Records from a dataset
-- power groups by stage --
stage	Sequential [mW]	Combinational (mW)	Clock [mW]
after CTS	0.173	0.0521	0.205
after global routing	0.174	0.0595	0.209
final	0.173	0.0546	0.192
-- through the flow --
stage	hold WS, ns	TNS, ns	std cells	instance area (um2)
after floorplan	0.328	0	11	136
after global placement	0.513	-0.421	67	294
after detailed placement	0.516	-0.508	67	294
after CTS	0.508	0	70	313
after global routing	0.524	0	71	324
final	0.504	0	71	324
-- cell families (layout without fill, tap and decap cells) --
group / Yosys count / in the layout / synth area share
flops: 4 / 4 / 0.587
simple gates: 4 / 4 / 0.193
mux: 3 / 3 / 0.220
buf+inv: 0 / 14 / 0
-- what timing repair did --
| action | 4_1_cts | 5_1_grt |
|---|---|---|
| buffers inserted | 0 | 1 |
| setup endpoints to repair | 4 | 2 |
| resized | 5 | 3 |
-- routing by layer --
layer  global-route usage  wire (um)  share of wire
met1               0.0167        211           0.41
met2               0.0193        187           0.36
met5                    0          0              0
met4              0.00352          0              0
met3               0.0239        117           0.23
<file path="flow/design.v">
module encoder(in,out);
  input [7:0] in;
  output reg [3:0] out;
  always @(*)
    begin
      out=3'b000;
      case(in)
        8'b00000000: out=3'b000;
        8'b00000001: out=3'b001;
        8'b00000010: out=3'b010;
	    8'b00000100: out=3'b010;
		8'b00001000: out=3'b011;
		8'b00010000: out=3'b100;
		8'b00100000: out=3'b101;
		8'b01000000: out=3'b110;
		8'b10000000: out=3'b111;
		default: out=3'b000;
      endcase
    end
endmodule
</file>
<file path="flow/run.sh">
#!/bin/bash
# OpenROAD 26Q1-2900-gdf79404cd8, Yosys 0.63+post, stock flow scripts
make -C /OpenROAD-flow-scripts/flow DESIGN_CONFIG=/design/flow/config.mk WORK_HOME=/design/flow/orfs finish
</file>
<file path="flow/config.mk">
export PLATFORM = sky130hd
export DESIGN_NAME = encoder
export DESIGN_NICKNAME = encoder
export VERILOG_FILES = /design/flow/design.v
export SDC_FILE = /design/flow/constraint.sdc
export NUM_CORES = 4
export LEC_CHECK = 1
export CORE_AREA = 10 10 70 70
export DIE_AREA = 0 0 80 80
</file>
<file path="flow/constraint.sdc">
current_design encoder

set clk_period 1.7
set clk_io_pct 0.2

create_clock -name clk0 -period $clk_period

set non_clock_inputs [all_inputs -no_clocks]
set_input_delay [expr $clk_period * $clk_io_pct] -clock clk0 $non_clock_inputs
set_output_delay [expr $clk_period * $clk_io_pct] -clock clk0 [all_outputs]
</file>
==> flow_metrics.env <==
# physical design summary
export IMPL_fp_row_count=21
export IMPL_drt_total_wl_um=745
export IMPL_worst_path_buf_inv=2
export IMPL_grt_pass1_vias=264
export IMPL_nClkBuffers=0
export IMPL_hp_class="input pin to output pin"
export IMPL_p_per_area_nw_per_um2=184
export IMPL_core_um2=3420
export IMPL_yosys_area_top_type_share_pct=9.79
export IMPL_logic_area_um2=206
export IMPL_synth_cells=28
export IMPL_grt_pass1_wl_um=1240
export IMPL_gp_congestion=0.782
export IMPL_initCoreUtil_pct=5.24
export IMPL_yosys_top_cells_area="xor2_1 9.8%, a211oi_1 8.4%, o211ai_1 8.4%"
export IMPL_maxCapViolCount=0
export IMPL_ys_cells=28
export IMPL_start_kind="input pin"
export IMPL_chip_area_um2=6400
export IMPL_ys_seq_share_pct=0
export IMPL_p_leak_uw=0.000171
export IMPL_grt_max_degree=9
export IMPL_first_iter_violations=6
export IMPL_avgViaCountPerCell=2.91
export IMPL_diodes=0
export IMPL_synth_top_cell_by_area="xor2_1"
export IMPL_fmax_mhz=609
export IMPL_cp_max_fo=2
export IMPL_drt_pass1_iterations=2
export IMPL_status="finished clean"
export IMPL_avgSynthCellArea_um2=6.39
export IMPL_fin_setup_tns_ns=0
export IMPL_antenna_found_initial=0
export IMPL_dp_cells=88
export IMPL_yosysChipArea_um2=179
export IMPL_cp_end_kind="output pin"
export IMPL_grt_overflow=0
export IMPL_fillers=394
export IMPL_warning_count=32
export IMPL_final_util_pct=11.8
export IMPL_ys_types=20
export IMPL_track_usage_pct=2.29
export IMPL_path_delay_family="simple AND/OR/NAND/NOR gates"
export IMPL_ctsHoldBuffers=0
export IMPL_flop_area_um2=0
export IMPL_yosys_warnings=1
export IMPL_antenna_left=0
export IMPL_period_used_pct=96.5
export IMPL_ir_worst_vdd_v=0.0000283
export IMPL_final_setup_viol_count=0
export IMPL_portBuffers=11
export IMPL_area_growth_pct=126
export IMPL_finalHoldViolations=0
export IMPL_ios=12
export IMPL_layout_min_cycle_time_ns=1.64
export IMPL_seq_cell_count=0
export IMPL_crit_required_ns=1.36
export IMPL_drc_errors=0
export IMPL_grt_setup_unrepaired="false"
export IMPL_path_class="input pin to output pin"
export IMPL_syn_area_um2=179
export IMPL_finalMaxSlewViolations=0
export IMPL_crit_slowest_cell="or4_4"
export IMPL_stdcell_count=89
export IMPL_layout_drive_gt1_share_pct=55.8
export IMPL_top_cell="inv_1"
export IMPL_holdWs_ns=1.04
export IMPL_worst_ep_arrival_time_ns=1.30
export IMPL_wl_per_cell_um=8.37
export IMPL_path_cells="dlygate4sd2_1 > or4_4 > nor3_4 > buf_2"
export IMPL_die_h_um=80
export IMPL_die_width_um=80
export IMPL_via_count=259
export IMPL_post_dp_hpwl_um=553
export IMPL_max_stage_delay_ns=0.43
==> metrics by stage <==
stage / instance area (um^2) / power [uW] / setup WS [ns]
3_3_place_gp: 374 / 64.1 / -0.731
2_1_floorplan: 179 / 26.8 / 0.361
6_report: 404 / 74.3 / 0.0590
3_5_place_dp: 374 / 64.6 / -0.731
5_1_grt: 404 / 81.5 / 0.0137
4_1_cts: 400 / 70.2 / 0.00600
==> tightest hold or removal path, stage by stage <==
cell and delay, ns:
buf_2 0.09, or4_4 0.13, nor3_4 0.04, buf_2 0.10
==> kinds of logic after synthesis <==
family / after synthesis / synth area share, %
other: 1 / 2.10
buffers and inverters: 6 / 16.1
AND-OR/OR-AND: 10 / 42.0
AND/OR/NAND/NOR: 8 / 25.2
XOR/XNOR: 3 / 14.7
==> power by group <==
group | switching, uW | leakage [uW] | internal (uW)
logic | 36.8 | 0.000171 | 37.5
clock network | 0 | 0 | 0
registers | 0 | 0 | 0
==> cell type report <==
type | instances | area share [%]
inverter | 3 | 2.79
multi-input combinational | 22 | 51.1
timing repair buffer | 18 | 31.9
tap | 46 | 14.2
==> layer usage <==
metal	GRT usage [%]	part of all wire, %
met5	0	0
met2	3.05	31
met3	0.795	12
met1	3.56	57
met4	0	0
==> final timing paths <==
check,from,end,slack (ns),cells past startpoint
min,in[2],out[0],1.04,4
max,in[1],out[0],0.06,4
==> layout by cell type, fill, tap and decap left out, types with 2 or more instances in the layout <==
master and instances:
buf_2 7, buf_4 5, dlygate4sd2_1 2, o211ai_1 2, a211oi_2 2, buf_6 2, xor2_1 2, inv_1 3
nor2_1 2
==> timing repair <==
item                                    4_1_cts  5_1_grt
pin swaps                                     6        2
endpoints found under the hold margin         0        0
resized                                      41        6
setup buffers                                 1        0
cloned                                        0        0
endpoints found under the setup margin        3        3
No activity file was given, so power comes from the tool's default toggle rates.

### What you should do
Filter the records above down to the lines containing "routing".

### Completed task
after global routing	0.174	0.0595	0.209
after global routing	0.524	0	71	324
-- routing by layer --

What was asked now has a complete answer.